Data from: Woodland resilience to regional drought: Dominant controls on tree regeneration following overstorey mortality

Drought events occurring under warmer temperatures (i.e. “hotter droughts”) have resulted in widespread tree mortality across the globe, and may result in biome-level vegetation shifts to alternate vegetation types if there is a failure of trees to regenerate. We investigated how overstorey trees, understorey vegetation, and local climatic and edaphic conditions interact to influence tree regeneration, a key prerequisite for resilience, in a region that has experienced severe overstorey tree mortality due to hotter droughts and beetle infestations. We used detailed field observations from 142 sites that spanned a broad range of environmental conditions to evaluate the effects of climate and recent tree mortality on tree regeneration dynamics in the spatially extensive piñon (Pinus edulis)-juniper (Juniperus osteosperma, Juniperus monosperma) woodland vegetation type of the southwestern USA. We used a structural equation modelling framework to identify how tree mortality and local climatic and edaphic conditions affect piñon and juniper regeneration and electivity analyses to quantify the species-specific associations of tree juveniles with overstorey trees and understorey shrubs. Piñon regeneration appears to be strongly dependent upon advanced regeneration, (i.e. the survival of juvenile trees that established prior to the mortality event), the survival of adult seed-bearing trees (inferred from basal area of surviving trees) and the facilitative effects of overstorey trees for providing favourable microsites for seedling establishment. Model results suggest that local edaphoclimatic conditions directly affected piñon and juniper regeneration, such that stands with hotter, drier local climatic conditions and lower soil available water capacity had limited tree regeneration following large-scale dieback. Synthesis. We identify four indicators of resilience to hotter drought conditions: (1) abundant advance regeneration of tree seedlings; (2) sufficient canopy cover for survival of emergent seedlings and existing regeneration; (3) sufficient seed source from surviving trees with high reproductive output; (4) areas with cooler and wetter local climates and greater soil available water capacity. In the absence of these conditions, there is greater likelihood of woodlands transitioning to more xeric vegetation types following dieback.

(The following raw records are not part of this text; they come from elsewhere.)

Source: an optimization exercise on an open RTL-to-GDS flow (aim: small area, a short achievable clock period and few clock cycles). Production flows keep margins and buffers that such runs may drop. RTL that was checked went through simulation tests only; none was proved equivalent to the original. Power figures rest on the tool's default switching activity, not on a simulated workload.

quartz:
## vad_unit
module vad_unit (
    input  wire        clk,
    input  wire        rst,           
    input  wire        cmd_valid,
    output wire        cmd_ready,
    input  wire [1:0]  cmd_op,        
    input  wire [31:0] cmd_arg,       
    input  wire [31:0] cmd_blen,      
    input  wire        s_valid,
    output wire        s_ready,
    input  wire [31:0] s_data,
    output wire        iv_valid,
    input  wire        iv_ready,
    output wire [15:0] iv_data,
    output wire        iv_last,
    output wire [1:0]  iv_mode,
    output wire        iv_reset,
    input  wire        vd_valid,
    input  wire [1:0]  vd_code,
    output wire        done,
    output wire [31:0] result,
    output wire        rate_reject,
    output wire [31:0] hist_err,
    output wire [31:0] hist_sil,
    output wire [31:0] hist_voice,
    output wire [31:0] hist_noise,
    output wire [31:0] vad_rate,
    output wire [10:0] vad_flen,
    output wire [10:0] vad_off,
    output wire [1:0]  vad_mode
);
For scale: about 1600 cells after synthesis, roughly 350 I/O pins, roughly 16000 µm² of cells after synthesis.
Settings: LEC_CHECK=0, CAP_MARGIN=20, CORE_MARGIN=2, CORE_UTILIZATION=40, CTS_CLUSTER_DIAMETER=60, CTS_CLUSTER_SIZE=40, SLEW_MARGIN=20; clock period 8.0 ns.
standard.sh (not shown) runs the stock make flow with config.mk's settings and CLKGATE_MAP_FILE= SYNTH_SCRIPT=/design/flow/synth_recipe.tcl, a recipe that flattens the netlist after the stock synthesis.
==> flow/flow/run.sh <==
#!/bin/bash
set -euo pipefail
SETUP_MARGIN=${SETUP_MARGIN:-5.0}
bash standard.sh \
    "BUFFER_PORTS_ARGS=-buffer_cell sky130_fd_sc_hd__buf_1" \
    "SETUP_SLACK_MARGIN=${SETUP_MARGIN}" \
    finish > flow_make.log 2>&1
test -f out/final.def
quartz: done, clean on timing, DRC and antenna
Edits applied to the flow inputs when going from quartz to ember:
- putting ABC_AREA at 1 where nothing was set
- swapping 40 for 30 in CTS_CLUSTER_SIZE
- swapping 60 for 80 in CTS_CLUSTER_DIAMETER
Compare quartz and ember | worst hold slack after final layout higher: ember. Delta (ember minus quartz): aggregate routed wire length went up by about 8%, power consumed by sequential cells was more or less identical, share of the clock period used by the worst path went down by 0.85 points, share of the yosys chip area belonging to registers went down by 2.3 points, clock slew seen by the registers of the worst setup and hold paths was more or less identical. Looking at relative area change from synthesis to final layout, ember sits below quartz. Routed length on met1 of ember exceeds that of quartz by a few percent. Diff quartz -> ember | width of the chip | up by a few percent. Looking at most frequent standard cell in the layout excluding fill and tap cells, the sky130_fd_sc_hd__buf_1 result is from quartz; the sky130_fd_sc_hd__nand2_1 one comes from ember.
No run of this note included a check of the RTL's function; only the layout flow was run.


run K:
Another version of the RTL of vad_unit (not shown whole).
For scale: roughly 1,300 cells after synthesis, ~340 flip-flops.
Design vad_unit, start of the top module:
module vad_unit (
    input  wire        clk,
    input  wire        rst,           
    input  wire        cmd_valid,
    output wire        cmd_ready,
    input  wire [1:0]  cmd_op,        
    input  wire [31:0] cmd_arg,       
    input  wire [31:0] cmd_blen,      
    input  wire        s_valid,
    output wire        s_ready,
    input  wire [31:0] s_data,
    output wire        iv_valid,
    input  wire        iv_ready,
    output wire [15:0] iv_data,
    output wire        iv_last,
    output wire [1:0]  iv_mode,
    output wire        iv_reset,
    input  wire        vd_valid,
    input  wire [1:0]  vd_code,
    output wire        done,
    output wire [31:0] result,
    output wire        rate_reject,
    output wire [31:0] hist_err,
    output wire [31:0] hist_sil,
    output wire [31:0] hist_voice,
    output wire [31:0] hist_noise,
    output wire [31:0] vad_rate,
    output wire [10:0] vad_flen,
    output wire [10:0] vad_off,
    output wire [1:0]  vad_mode
);
clock: 8.0 ns
lec_check: 0
cap_margin: 20
core_margin: 2
core_utilization: 60
cts_cluster_diameter: 80
cts_cluster_size: 30
slew_margin: 20
==> flow/flow/run.sh <==
#!/bin/bash
set -euo pipefail
SETUP_MARGIN=${SETUP_MARGIN:-4.7}
bash standard.sh \
    "BUFFER_PORTS_ARGS=-buffer_cell sky130_fd_sc_hd__buf_1" \
    "SETUP_SLACK_MARGIN=${SETUP_MARGIN}" \
    finish > flow_make.log 2>&1
test -f out/final.def
Testbench counts of run K, summed over its fixed seeds: cycles 282,724.
Here is what was changed in the inputs of run Z compared with run K.
Settings: a change of CORE_UTILIZATION from 60 to 70.
==> flow/flow/run.sh <==
#!/bin/bash
set -euo pipefail
SETUP_MARGIN=${SETUP_MARGIN:-5.0}
bash standard.sh \
    "BUFFER_PORTS_ARGS=-buffer_cell sky130_fd_sc_hd__buf_1" \
    "SETUP_SLACK_MARGIN=${SETUP_MARGIN}" \
    finish > flow_make.log 2>&1
test -f out/final.def
==> notes.md <==
Layout net count for run Z is higher than for run K.
Compared to run K, run Z leaves less free space in the core.
Delta(die area, run Z - run K) < 0
Re final worst setup slack: run Z is 0.21 ns up on run K.
The site row count in run K is 1.08 times that in run Z.


Another version of the RTL of vad_unit (not shown whole).
Size in the first run: ~1200 cells after synthesis, ~350 flip-flops.
Design vad_unit, start of the top module:
module vad_unit (
    input  wire        clk,
    input  wire        rst,           
    input  wire        cmd_valid,
    output wire        cmd_ready,
    input  wire [1:0]  cmd_op,        
    input  wire [31:0] cmd_arg,       
    input  wire [31:0] cmd_blen,      
    input  wire        s_valid,
    output wire        s_ready,
    input  wire [31:0] s_data,
    output wire        iv_valid,
    input  wire        iv_ready,
    output wire [15:0] iv_data,
    output wire        iv_last,
    output wire [1:0]  iv_mode,
    output wire        iv_reset,
    input  wire        vd_valid,
    input  wire [1:0]  vd_code,
    output wire        done,
    output wire [31:0] result,
    output wire        rate_reject,
    output wire [31:0] hist_err,
    output wire [31:0] hist_sil,
    output wire [31:0] hist_voice,
    output wire [31:0] hist_noise,
    output wire [31:0] vad_rate,
    output wire [10:0] vad_flen,
    output wire [10:0] vad_off,
    output wire [1:0]  vad_mode
);
==> flow/config.mk <==
export PLATFORM = sky130hd
export DESIGN_NAME = vad_unit
export DESIGN_NICKNAME = vad_unit
export VERILOG_FILES = /design/flow/design.v
export SDC_FILE = /design/flow/constraint.sdc
export NUM_CORES = 4
export LEC_CHECK = 0
export CAP_MARGIN = 20
export CORE_MARGIN = 2
export CORE_UTILIZATION = 60
export CTS_CLUSTER_DIAMETER = 80
export CTS_CLUSTER_SIZE = 30
export SLEW_MARGIN = 20
==> flow/constraint.sdc <==
create_clock -name core_clock -period 8.0 [get_ports {clk}]
set_input_delay 1.6000 -clock core_clock [delete_from_list [all_inputs] [get_ports {clk}]]
set_output_delay 1.6000 -clock core_clock [all_outputs]
set_load 0.01 [all_outputs]
==> flow/flow/run.sh <==
#!/bin/bash
set -euo pipefail
SETUP_MARGIN=${SETUP_MARGIN:-5.25}
bash standard.sh \
    "BUFFER_PORTS_ARGS=-buffer_cell sky130_fd_sc_hd__buf_1" \
    "SETUP_SLACK_MARGIN=${SETUP_MARGIN}" \
    finish > flow_make.log 2>&1
test -f out/final.def
Testbench counts at the start, summed over its fixed seeds: cycles 282,724.
Next try:
--- a/flow/flow/run.sh
+++ b/flow/flow/run.sh
@@ -3 +3 @@
-SETUP_MARGIN=${SETUP_MARGIN:-5.25}
+SETUP_MARGIN=${SETUP_MARGIN:-5.3}
The changed run produced a clean layout.
Global-route usage came out higher by 0.20 points.
Utilization goes up by 0.73 points.
Combinational power increases by a few percent.
Final area went up slightly.
Next try:
--- a/flow/flow/run.sh
+++ b/flow/flow/run.sh
@@ -3 +3 @@
-SETUP_MARGIN=${SETUP_MARGIN:-5.3}
+SETUP_MARGIN=${SETUP_MARGIN:-5.2}
--- a/flow/config.mk
+++ b/flow/config.mk
@@ -12,0 +13 @@
+export PLACE_DENSITY = 0.75
The new run went through all stages and came out clean.
Maximum frequency decreases by about 0.37%.
Global-route usage decreases by 0.36 points.
Core utilization decreases by 0.58 points.
Final area decreases by about 0.8%.
Via count increases by about 1.6%.
Next try:
--- a/flow/flow/run.sh
+++ b/flow/flow/run.sh
@@ -3 +3 @@
-SETUP_MARGIN=${SETUP_MARGIN:-5.2}
+SETUP_MARGIN=${SETUP_MARGIN:-5.6}
--- a/flow/config.mk
+++ b/flow/config.mk
@@ -13 +12,0 @@
-export PLACE_DENSITY = 0.75
What happened: The new run produced a clean layout; synthesized cell count does not change; sequential share of layout area fell by 4.9 points; hold slack is worse by 9.0 ps; non-clock buffer count rose by 66; final area rose by 11%; core utilization rose by 7.6 points; worst setup slack is worse by 7.8 ps; synthesized area stays the same; clock skew fell by 11 ps.
Next try:
--- a/flow/flow/run.sh
+++ b/flow/flow/run.sh
@@ -3 +3 @@
-SETUP_MARGIN=${SETUP_MARGIN:-5.6}
+SETUP_MARGIN=${SETUP_MARGIN:-5.2}
--- a/flow/config.mk
+++ b/flow/config.mk
@@ -11,2 +11,2 @@
-export CTS_CLUSTER_DIAMETER = 80
-export CTS_CLUSTER_SIZE = 30
+export CTS_CLUSTER_DIAMETER = 70
+export CTS_CLUSTER_SIZE = 36
What happened: Area after synthesis is unchanged. Routed wire length is lower by 14%. Core utilization is lower by 7.2 points. Total power is lower by 0.60%. Worst hold slack loses 5.2 ps. Final cell count is lower by 3.4%. Count of clock-buffer cells in the layout is lower by 4. Non-clock buffer count is lower by 61. Worst setup slack gains 14 ps. Sequential share of layout area is higher by 4.6 points. Global-route usage is lower by 3.4 points.
Next try:
--- a/flow/flow/run.sh
+++ b/flow/flow/run.sh
@@ -3 +3 @@
-SETUP_MARGIN=${SETUP_MARGIN:-5.2}
+SETUP_MARGIN=${SETUP_MARGIN:-5.40}
--- a/flow/config.mk
+++ b/flow/config.mk
@@ -11,2 +11,2 @@
-export CTS_CLUSTER_DIAMETER = 70
-export CTS_CLUSTER_SIZE = 36
+export CTS_CLUSTER_DIAMETER = 80
+export CTS_CLUSTER_SIZE = 30
The new run ran to the end with no violations.
Clock-buffer cell count goes up by 4.
Sequential cell count is unchanged.
Clock skew is about the same.
Register-to-register slack is better by 90 ps.
Via count goes up slightly.
Hold slack is better by 14 ps.
Final cell count goes up slightly.

re-timing with driven ports:
The flow's constraints put no driver on any port. The routed layouts listed below were extracted and timed again, unchanged, in two steps. Step 1, drivers: a clkbuf_16 drives clk and a buf_2 each remaining input, both assumed. Step 2, shift: input delay + t, output delay - t, t = (earliest + latest rising clock arrival at the registers) / 2. This alone moves slack from input paths to output paths. a / b / c = ideal ports / drivers / drivers and shift; a / b = the first two.
| run | shift t [ns] | slack for setup (ns) | worst setup path after step 2 | clock arrival spread, ns | pins driven straight from the clock port |
|---|---|---|---|---|---|
| quartz | 0.605 | 5.093 / 5.043 / 4.525 | input to register | 0.026 / 0.025 | 1 |
| ember | 0.597 | 5.161 / 5.108 / 4.633 | input to register | 0.026 / 0.026 | 1 |
| run K | 0.542 | 4.831 / 4.852 / 4.310 | input to register | 0.020 / 0.020 | 1 |
| run Z | 0.550 | 5.041 / 5.041 / 4.580 | input to register | 0.030 / 0.030 | 1 |
| the first run of note 3 | 0.548 | 5.216 / 5.166 / 4.777 | input to register | 0.019 / 0.020 | 1 |
| the second run of note 3 | 0.546 | 5.219 / 5.169 / 4.759 | input to register | 0.020 / 0.020 | 1 |
| the third run of note 3 | 0.542 | 5.208 / 5.180 / 4.685 | input to register | 0.028 / 0.028 | 1 |
| the fourth run of note 3 | 0.548 | 5.200 / 5.152 / 4.784 | input to register | 0.017 / 0.017 | 1 |
| the fifth run of note 3 | 0.556 | 5.214 / 5.166 / 4.714 | input to register | 0.032 / 0.031 | 1 |
| the sixth run of note 3 | 0.557 | 5.204 / 5.154 / 4.764 | input to register | 0.027 / 0.027 | 1 |
After both steps setup and hold are still met in every run listed. The setup slack of quartz, which loses most, moves by -0.050 ns with the drivers and by -0.568 ns with both steps.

在升温背景下发生的干旱事件（即“热浪型干旱（hotter droughts）”）已在全球范围内造成大面积树木死亡；若树木无法完成更新，可能引发生物群系级别的植被转变，取代原有植被类型。本研究针对一处因热浪型干旱与甲虫侵染出现重度上层林木（overstorey trees）死亡的区域，探究上层林木、下层植被（understorey vegetation）以及局地气候与土壤条件（climatic and edaphic conditions）如何相互作用，进而影响树木更新（tree regeneration）——这是生态系统恢复力的核心前提。 我们依托覆盖广泛环境梯度的142个样地的详细野外观测（field observations）数据，评估了气候与近期树木死亡对美国西南部大范围分布的矮松-杜松（piñon (Pinus edulis)-juniper (Juniperus osteosperma, Juniperus monosperma)）林地植被类型中树木更新动态的影响。研究采用结构方程模型（structural equation modelling）框架，解析树木死亡与局地气候、土壤条件如何影响矮松与杜松的更新；同时运用选择性分析（electivity analysis）量化树木幼株与上层林木、下层灌木间的物种特异性关联。 矮松的更新似乎强烈依赖于前期更新（advanced regeneration，即干旱死亡事件前已定植的幼树存活情况）、成年结实树的存活情况（通过存活林木的胸高断面积（basal area）推断），以及上层林木为幼苗定植提供适宜微生境（microsites）的促进效应。模型结果显示，局地土壤气候条件（edaphoclimatic conditions）直接影响矮松与杜松的更新：局地气候更炎热干燥、土壤有效持水量（soil available water capacity）更低的林分（stands），在大规模林木枯死后的树木更新能力极为有限。 结论与综合分析。本研究明确了应对热浪型干旱的四项恢复力指标：（1）树木幼苗存在充足的前期更新种群；（2）拥有足够的冠层覆盖（canopy cover），以保障新生幼苗与现存更新植株的存活；（3）存活林木具备充足的结实能力，可提供足够的种子来源；（4）局地气候更凉爽湿润、土壤有效持水量更高的区域。若不满足上述条件，林地在大规模枯死后更有可能转变为旱生性更强的植被类型（xeric vegetation types）。